Semestari is not worried, however. Her museum has struck a deal with the Directorate. The Purna Bhakti Pertiwi museum now holds educational training of their own, with lecturers coming to Taman Mini from the Directorate, hired to teach a significant number of the museum's employees on subjects such as conservation and display arrangement. Everybody is happy.
"It's much easier now, since Soeharto resigned," Semestari said. This comment, of course, is related to the fact that Purna Bhakti Pertiwi is an exclusive place that houses private collections of the former president and his family. And she doesn't mean anything negative by what she said, it's just that Soeharto, as the head of the foundation that largely supports the Museum, now has more time for Purna Bhakti Pertiwi.
"The old management used to dismiss any idea I might have," said Semestari. "And I was told not to bother Soeharto with unimportant museum matters. But the current management is much more open. And we are allowed time to meet with Soeharto regularly. He listens to all our needs and complaints. We have been able to accomplish so much since then."
R.M. Sadono, the curator of the oil and gas museum, had some ideas of his own that almost fell through because Taman Mini management almost nixed it.
"They couldn't understand why we had to have a dinner party, when the Taman Mini was supposed to be closed at night," he said. "They don't see that we need to do all we can to keep potential donors, benefactors and museum-lovers coming back to our museums."
At least both Purna Bhakti Pertiwi and the oil and gas museum are planning a year-long program, full of educational sessions and outreach programs to keep their museums alive. But the most important aspect of a museum, according to Sadono, is when a museum can effectively touch and inspire people.

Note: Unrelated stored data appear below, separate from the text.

$ cat src/rtl/tpwm_pkg.sv
package tpwm_pkg;
  typedef enum logic [1:0] {
    CH_CAPTURE = 2'd0,
    CH_TOGGLE  = 2'd1,
    CH_PWM     = 2'd2,
    CH_OFF     = 2'd3
  } ch_mode_e;

  typedef enum logic [1:0] {
    SRC_STOP = 2'd0,
    SRC_CLK  = 2'd1,
    SRC_EXT  = 2'd2,
    SRC_HOLD = 2'd3
  } src_sel_e;

  localparam int unsigned REG_CTRL    = 0;
  localparam int unsigned REG_FINAL   = 1;
  localparam int unsigned REG_CLEAR   = 2;
  localparam int unsigned REG_CH_BASE = 3;
endpackage

$ cat src/rtl/tpwm_prescale.sv
module tpwm_prescale
  import tpwm_pkg::*;
#(
  parameter int PS_W = 3
) (
  input  logic            clk,
  input  logic            rst_n,
  input  src_sel_e        src_sel,
  input  logic            ext_tick,
  input  logic [PS_W-1:0] ps_exp,
  output logic            tick
);
  localparam int DIV_W = (1 << PS_W) - 1;

  logic             src_en;
  logic [DIV_W-1:0] div_q;
  logic [DIV_W-1:0] mask;

  always_comb begin
    unique case (src_sel)
      SRC_CLK: src_en = 1'b1;
      SRC_EXT: src_en = ext_tick;
      default: src_en = 1'b0;
    endcase
  end

  assign mask = ~({DIV_W{1'b1}} << ps_exp);
  assign tick = src_en && ((div_q & mask) == mask);

  always_ff @(posedge clk or negedge rst_n) begin
    if (!rst_n) begin
      div_q <= '0;
    end else if (src_sel == SRC_STOP || src_sel == SRC_HOLD) begin
      div_q <= '0;
    end else if (src_en) begin
      div_q <= div_q + 1'b1;
    end
  end

  // with a divide above one, two ticks never come back to back
  assert_no_double_tick_R3: assert property (@(posedge clk) disable iff (!rst_n)
    ($past(tick) && $past(ps_exp) != '0 && $stable(ps_exp) && $stable(src_sel)) |-> !tick);
endmodule
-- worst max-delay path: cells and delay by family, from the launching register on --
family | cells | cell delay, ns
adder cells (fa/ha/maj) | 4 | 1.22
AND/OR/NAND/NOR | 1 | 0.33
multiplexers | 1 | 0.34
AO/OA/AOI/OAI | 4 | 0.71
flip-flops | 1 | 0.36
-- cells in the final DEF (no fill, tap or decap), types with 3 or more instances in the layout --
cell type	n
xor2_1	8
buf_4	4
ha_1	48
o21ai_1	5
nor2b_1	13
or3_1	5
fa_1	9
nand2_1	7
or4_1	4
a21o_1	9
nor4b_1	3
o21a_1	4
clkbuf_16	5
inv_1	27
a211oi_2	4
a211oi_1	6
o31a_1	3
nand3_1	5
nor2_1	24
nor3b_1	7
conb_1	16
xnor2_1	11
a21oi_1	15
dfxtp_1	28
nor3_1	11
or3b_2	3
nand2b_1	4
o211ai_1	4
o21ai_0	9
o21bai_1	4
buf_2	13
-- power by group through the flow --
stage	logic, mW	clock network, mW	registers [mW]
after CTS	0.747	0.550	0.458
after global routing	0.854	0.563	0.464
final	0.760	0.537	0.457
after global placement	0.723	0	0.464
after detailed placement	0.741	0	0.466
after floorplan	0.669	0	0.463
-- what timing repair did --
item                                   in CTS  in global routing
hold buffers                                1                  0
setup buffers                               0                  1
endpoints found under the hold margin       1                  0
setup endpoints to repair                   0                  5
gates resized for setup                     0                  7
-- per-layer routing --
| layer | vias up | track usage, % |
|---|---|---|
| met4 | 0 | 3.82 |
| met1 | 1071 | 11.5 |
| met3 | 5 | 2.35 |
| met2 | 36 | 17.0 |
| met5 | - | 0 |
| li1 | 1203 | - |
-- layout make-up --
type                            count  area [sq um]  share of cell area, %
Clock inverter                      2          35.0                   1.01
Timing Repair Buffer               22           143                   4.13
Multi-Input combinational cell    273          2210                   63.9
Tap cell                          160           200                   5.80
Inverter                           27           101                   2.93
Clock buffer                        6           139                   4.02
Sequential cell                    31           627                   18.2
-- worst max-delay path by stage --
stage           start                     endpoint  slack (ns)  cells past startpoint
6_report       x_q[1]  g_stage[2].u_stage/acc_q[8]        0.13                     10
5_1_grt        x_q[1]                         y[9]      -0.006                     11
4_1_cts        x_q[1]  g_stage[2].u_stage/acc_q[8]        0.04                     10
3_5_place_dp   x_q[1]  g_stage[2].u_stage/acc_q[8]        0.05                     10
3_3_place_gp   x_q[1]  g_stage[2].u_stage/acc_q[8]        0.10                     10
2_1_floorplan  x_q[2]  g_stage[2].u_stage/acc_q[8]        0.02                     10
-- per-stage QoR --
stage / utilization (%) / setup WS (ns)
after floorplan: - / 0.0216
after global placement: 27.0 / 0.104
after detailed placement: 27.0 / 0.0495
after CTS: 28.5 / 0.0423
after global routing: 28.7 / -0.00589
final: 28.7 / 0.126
==> src/rtl/vpt_ctrl.sv <==
module vpt_ctrl #(
  parameter int BLK_W       = 4,
  parameter int CODE_W      = 8,
  parameter int ERR_W       = 8,
  parameter int CODE_MAX    = 255,
  parameter int CODE_FLOOR  = 240,
  parameter int COARSE_STEP = 4
) (
  input  logic              clk,
  input  logic              rst_n,
  input  logic              tune_start,
  input  logic [BLK_W-1:0]  tune_blk,
  input  logic [ERR_W-1:0]  ecc_limit,
  output logic              trial_valid,
  input  logic              trial_ready,
  output logic [CODE_W-1:0] vcode,
  input  logic              res_valid,
  input  logic [ERR_W-1:0]  res_err,
  input  logic              res_uncorr,
  output logic [ERR_W-1:0]  est_margin,
  output logic              busy,
  output logic              done,
  output logic [CODE_W-1:0] done_code,
  input  logic              rd_uncorr,
  input  logic [BLK_W-1:0]  rd_blk,
  output logic              retry_valid,
  output logic [CODE_W-1:0] retry_code,
  input  logic [BLK_W-1:0]  tbl_rd_blk,
  output logic [CODE_W-1:0] tbl_rd_code
);
  // named internal events, visible to the bound checker
  logic              tbl_we;
  logic [BLK_W-1:0]  tbl_wa;
  logic [CODE_W-1:0] tbl_wd;
  logic [BLK_W-1:0]  cur_blk;
  logic              coarse_ev, fine_ev;
  logic [CODE_W-1:0] fwd_code;

  vpt_search #(
    .BLK_W(BLK_W), .CODE_W(CODE_W), .ERR_W(ERR_W), .CODE_MAX(CODE_MAX),
    .CODE_FLOOR(CODE_FLOOR), .COARSE_STEP(COARSE_STEP)
  ) u_search (
    .clk(clk), .rst_n(rst_n), .start(tune_start), .blk(tune_blk),
    .limit(ecc_limit), .trial_ready(trial_ready), .res_valid(res_valid),
    .res_err(res_err), .res_uncorr(res_uncorr), .trial_valid(trial_valid),
    .code(vcode), .busy(busy), .done(done), .done_code(done_code),
    .margin(est_margin), .we(tbl_we), .wa(tbl_wa), .wd(tbl_wd),
    .cur_blk(cur_blk), .coarse_ev(coarse_ev), .fine_ev(fine_ev)
  );

  vpt_table #(
    .BLK_W(BLK_W), .CODE_W(CODE_W), .CODE_MAX(CODE_MAX)
  ) u_table (
    .clk(clk), .rst_n(rst_n), .we(tbl_we), .wa(tbl_wa), .wd(tbl_wd),
    .ra_look(tbl_rd_blk), .rd_look(tbl_rd_code),
    .ra_fwd(rd_blk), .rd_fwd(fwd_code)
  );

  vpt_retry #(
    .CODE_W(CODE_W), .CODE_MAX(CODE_MAX), .COARSE_STEP(COARSE_STEP)
  ) u_retry (
    .clk(clk), .rst_n(rst_n), .fail_in(rd_uncorr), .base_code(fwd_code),
    .retry_valid(retry_valid), .retry_code(retry_code)
  );
endmodule
===== src/rtl/tmr_irq_pkg.sv =====
package tmr_irq_pkg;

    localparam int          CODE_W     = 4;
    localparam int          MAX_SHARED = 6;
    localparam logic [3:0]  CODE_NONE  = 4'd0;
    localparam logic [3:0]  CODE_OVF   = 4'd14;

    // Result of the priority search over shared sources.
    typedef struct packed {
        logic              hit;
        logic [CODE_W-1:0] code;
    } vec_sel_t;

    // Code for shared source index idx out of nsrc sources.
    // The last index is always the overflow source.
    function automatic logic [CODE_W-1:0] src_code(input int idx, input int nsrc);
        if (idx == nsrc - 1)
            return CODE_OVF;
        return CODE_W'(2 * (idx + 1));
    endfunction

endpackage


===== src/rtl/tmr_flag_cell.sv =====
module tmr_flag_cell (
    input  logic clk,
    input  logic rst,
    input  logic set_i,
    input  logic clr_i,
    input  logic en_i,
    output logic flag_q,
    output logic flag_d,
    output logic pend_o,
    output logic pend_d
);
    // A set pulse always beats a clear in the same cycle.
    always_comb begin
        flag_d = set_i | (flag_q & ~clr_i);
    end

    always_ff @(posedge clk) begin
        if (rst)
            flag_q <= 1'b0;
        else
            flag_q <= flag_d;
    end

    assign pend_o = flag_q & en_i;
    assign pend_d = flag_d & en_i;

    assert_set_wins_R9: assert property (@(posedge clk) disable iff (rst)
        set_i |=> flag_q)
        else $error("flag lost a set pulse");

    assert_clear_R7: assert property (@(posedge clk) disable iff (rst)
        (clr_i && !set_i) |=> !flag_q)
        else $error("flag not cleared");

    assert_hold_R7: assert property (@(posedge clk) disable iff (rst)
        (!clr_i && !set_i) |=> $stable(flag_q))
        else $error("flag changed without cause");

endmodule


===== src/rtl/tmr_prio_enc.sv =====
module tmr_prio_enc
    import tmr_irq_pkg::*;
#(
    parameter int NSRC = 5
) (
    input  logic [NSRC-1:0] pend_i,
    output vec_sel_t        sel_o
);
    // Scan from lowest priority to highest so the lowest index wins.
    always_comb begin
        sel_o.hit  = 1'b0;
        sel_o.code = CODE_NONE;
        for (int i = NSRC - 1; i >= 0; i--) begin
            if (pend_i[i]) begin
                sel_o.hit  = 1'b1;
                sel_o.code = src_code(i, NSRC);
            end
        end
    end

endmodule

"I once guided a naval academy cadet and his parents through the displays in the museum," he said. "I explained to them our country's potential wealth of oil and natural gas. And you know what the young man said? As he pointed at the Natuna and Aru seas and other places on the map, he said, 'If I have to die in these places, at least now I know what I'm defending.' That really moved me to tears. The museum made a connection with the kid."